--- WHAT YOU HAVE TO DO ---
Among the lines of data below, reproduce only those from the one with "Die area does not change." through the one with "- CORE_UTILIZATION: 65 -> 40", exactly as they stand, both ends included.

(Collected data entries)
From an optimization exercise on the open Yosys and OpenROAD flow, aimed at small area, a short achievable clock period and few clock cycles per item; shortcuts taken in it are not production practice.
RTL that was checked went through simulation tests only; none was proved equivalent to the original.
Power figures rest on the tool's default switching activity, not on a simulated workload.

// fdec
module fdec (
    input  wire        clk,
    input  wire        rst,         
    input  wire        rx_valid,
    input  wire [7:0]  rx_data,
    input  wire        rx_eos,
    output wire        rx_ready,
    output wire        fo_valid,
    input  wire        fo_ready,
    output wire [31:0] fo_seq,
    output wire [6:0]  fo_len,
    output wire [7:0]  fo_data,
    output wire        fo_last,
    output wire        done         
);
    localparam MAXP = 64;                
    localparam NB   = 68;                
    localparam SYNC = 8'hAA;
    localparam S_SEARCH  = 2'd0;
    localparam S_HEADER  = 2'd1;
    localparam S_PAYLOAD = 2'd2;
    localparam S_END     = 2'd3;         
    reg  [7:0]    mem [0:NB-1];
    reg           m_v, s_v, done_r;
    reg  [7:0]    m_d, s_d;
    reg           m_aa, s_aa, m_z, s_z, m_le, s_le;
    assign rx_ready = !s_v && !done_r;
    assign done     = done_r;
    reg  [6:0]    rp, wp;
    reg           qpend;     
    reg           qv;
    reg  [7:0]    qd;
    reg           q_aa, q_z, q_le;
    reg  [1:0]    st;
    reg  [5:0]    wlen;      
    reg  [6:0]    prem;      
    reg           hl_r;      
    reg           pl_r;      
    reg           lbad;      
    reg           vok;       
    reg  [6:0]    la7;       
    reg           hdr_pay;   
    reg  [7:0]    r [0:15];  
    reg  [3:0]    trk;       
    reg           fnd;       
    reg  [6:0]    nslot;     
    reg  [6:0]    sslot;     
    reg           em_act;    
    reg  [2:0]    em_sqc;    
  ...
==> flow/config.mk <==
export PLATFORM = sky130hd
export DESIGN_NAME = fdec
export DESIGN_NICKNAME = fdec
export VERILOG_FILES = /design/flow/design.v
export SDC_FILE = /design/flow/constraint.sdc
export NUM_CORES = 4
export LEC_CHECK = 0
export CAP_MARGIN = 20
export CORE_MARGIN = 2
export CORE_UTILIZATION = 40
export SLEW_MARGIN = 20
==> flow/constraint.sdc <==
create_clock -name core_clock -period 10.0 [get_ports {clk}]
set_input_delay 2.0000 -clock core_clock [delete_from_list [all_inputs] [get_ports {clk}]]
set_output_delay 2.0000 -clock core_clock [all_outputs]
set_load 0.01 [all_outputs]
standard.sh (not shown) runs the stock make flow with config.mk's settings and CLKGATE_MAP_FILE= SYNTH_SCRIPT=/design/flow/synth_recipe.tcl, a recipe that flattens the netlist after the stock synthesis.
==> flow/flow/run.sh <==
#!/bin/bash
set -euo pipefail
bash standard.sh SETUP_SLACK_MARGIN=6.5 finish > standard_flow.log 2>&1
The starting point completed with no timing, DRC or antenna violations.
Testbench counts at the start, summed over its fixed seeds: cycles 75,660, bytes 74,262.
Then changed:
==> flow/run.sh (new file) <==
#!/bin/bash
# synth_recipe.tcl (not shown) runs the flow's synth.tcl, then flattens the netlist and writes it again
# the make line also repeats each setting of config.mk as NAME=value (left out here)
make -C /OpenROAD-flow-scripts/flow DESIGN_CONFIG=/design/flow/config.mk WORK_HOME=/design/flow/orfs CLKGATE_MAP_FILE= SYNTH_SCRIPT=/design/flow/synth_recipe.tcl finish
--- a/flow/config.mk
+++ b/flow/config.mk
@@ -9,3 +9,4 @@
 export CORE_MARGIN = 2
 export CORE_UTILIZATION = 40
+export SETUP_SLACK_MARGIN = 5
 export SLEW_MARGIN = 20
removed: flow/flow/run.sh
removed: flow/standard.sh
The new run finished with timing, DRC and antenna clean.
Synthesized area is unchanged.
Core utilization drops by 0.61 points.
Setup slack is worse by 0.94 ns.
Final area drops by 1.3%.
Combinational power drops by 7.4%.

---

Another version of the RTL of fdec (not shown whole).
Size in the first run: roughly 860 flip-flops, roughly 64 I/O pins.
make LEC_CHECK=0 CAP_MARGIN=20 CORE_MARGIN=2 CORE_UTILIZATION=40 SLEW_MARGIN=20 finish   # period 10.0 ns
run.sh (not shown) runs the stock make flow with config.mk's settings and CLKGATE_MAP_FILE= SYNTH_SCRIPT=/design/flow/synth_recipe.tcl, a recipe that flattens the netlist after the stock synthesis.
Stock flow here: none of the scripts above is used.
The first run passed the timing, DRC and antenna checks.
Testbench counts at the start, summed over its fixed seeds: cycles 75,530, bytes 74,262.
Next try:
SETUP_SLACK_MARGIN = 5   (was default)
Total power drops by about 2%.
Final cell count is about the same.
Utilization goes down by 0.13 points.
Wire length goes down by 0.99%.
Fmax came out higher by 8.5%.
Die area does not change.
Non-clock buffer count came out lower by 2.

---

fdec, a different RTL version from the one above (not shown whole).
For scale: ~860 flip-flops, ~64 I/O pins.
// fdec
module fdec (
    input  wire        clk,
    input  wire        rst,         
    input  wire        rx_valid,
    input  wire [7:0]  rx_data,
    input  wire        rx_eos,
    output wire        rx_ready,
    output wire        fo_valid,
    input  wire        fo_ready,
    output wire [31:0] fo_seq,
    output wire [6:0]  fo_len,
    output wire [7:0]  fo_data,
    output wire        fo_last,
    output wire        done         
);
clock: 10.0 ns
lec_check: 0
cap_margin: 20
core_margin: 2
core_utilization: 65
slew_margin: 20
standard.sh (not shown) runs the stock make flow with config.mk's settings and CLKGATE_MAP_FILE= SYNTH_SCRIPT=/design/flow/synth_recipe.tcl, a recipe that flattens the netlist after the stock synthesis.
==> flow/flow/run.sh <==
#!/bin/bash
set -euo pipefail
bash standard.sh SETUP_SLACK_MARGIN=7 \
  "CTS_ARGS=-sink_clustering_enable -repair_clock_nets -buf_list sky130_fd_sc_hd__clkbuf_8 -sink_clustering_size 20 -dont_use_dummy_load" \
  finish > standard_flow.log 2>&1
==> next run, changes <==
==> flow/flow/run.sh (replaced) <==
#!/bin/bash
set -euo pipefail
bash standard.sh SETUP_SLACK_MARGIN=7 finish > standard_flow.log 2>&1
- CORE_UTILIZATION: 65 -> 40
=> The new run went through all stages and came out clean. Total power rose by about 15%. Design area came out higher by 5.0%. Wire length rose by 7.7%. Via count increases by 0.96%. Area after synthesis is unchanged. Final cell count is higher by about 17%. Die area climbs by 61%. Hold slack gains 0.0098 ns.
No run of this note included a check of the RTL's function; only the layout flow was run.

---

== old ==
fdec, a different RTL version from the one above (not shown whole).
Size in the first run: roughly 2100 cells after synthesis, ~880 flip-flops, ~64 I/O pins.
clock: 10.0 ns
lec_check: 0
cap_margin: 20
core_margin: 2
core_utilization: 40
slew_margin: 20
==> flow/flow/run.sh <==
#!/bin/bash
set -euo pipefail
bash standard.sh SETUP_SLACK_MARGIN=7.5 \
  "CTS_ARGS=-sink_clustering_enable -repair_clock_nets -buf_list sky130_fd_sc_hd__clkbuf_16 -sink_clustering_size 30 -sink_clustering_max_diameter 60 -dont_use_dummy_load" \
  finish > standard_flow.log 2>&1
Testbench counts of old, summed over its fixed seeds: cycles 74,668, bytes 74,262.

--- EXERCISE ANSWER ---
Die area does not change.
Non-clock buffer count came out lower by 2.

---

fdec, a different RTL version from the one above (not shown whole).
For scale: ~860 flip-flops, ~64 I/O pins.
// fdec
module fdec (
    input  wire        clk,
    input  wire        rst,         
    input  wire        rx_valid,
    input  wire [7:0]  rx_data,
    input  wire        rx_eos,
    output wire        rx_ready,
    output wire        fo_valid,
    input  wire        fo_ready,
    output wire [31:0] fo_seq,
    output wire [6:0]  fo_len,
    output wire [7:0]  fo_data,
    output wire        fo_last,
    output wire        done         
);
clock: 10.0 ns
lec_check: 0
cap_margin: 20
core_margin: 2
core_utilization: 65
slew_margin: 20
standard.sh (not shown) runs the stock make flow with config.mk's settings and CLKGATE_MAP_FILE= SYNTH_SCRIPT=/design/flow/synth_recipe.tcl, a recipe that flattens the netlist after the stock synthesis.
==> flow/flow/run.sh <==
#!/bin/bash
set -euo pipefail
bash standard.sh SETUP_SLACK_MARGIN=7 \
  "CTS_ARGS=-sink_clustering_enable -repair_clock_nets -buf_list sky130_fd_sc_hd__clkbuf_8 -sink_clustering_size 20 -dont_use_dummy_load" \
  finish > standard_flow.log 2>&1
==> next run, changes <==
==> flow/flow/run.sh (replaced) <==
#!/bin/bash
set -euo pipefail
bash standard.sh SETUP_SLACK_MARGIN=7 finish > standard_flow.log 2>&1
- CORE_UTILIZATION: 65 -> 40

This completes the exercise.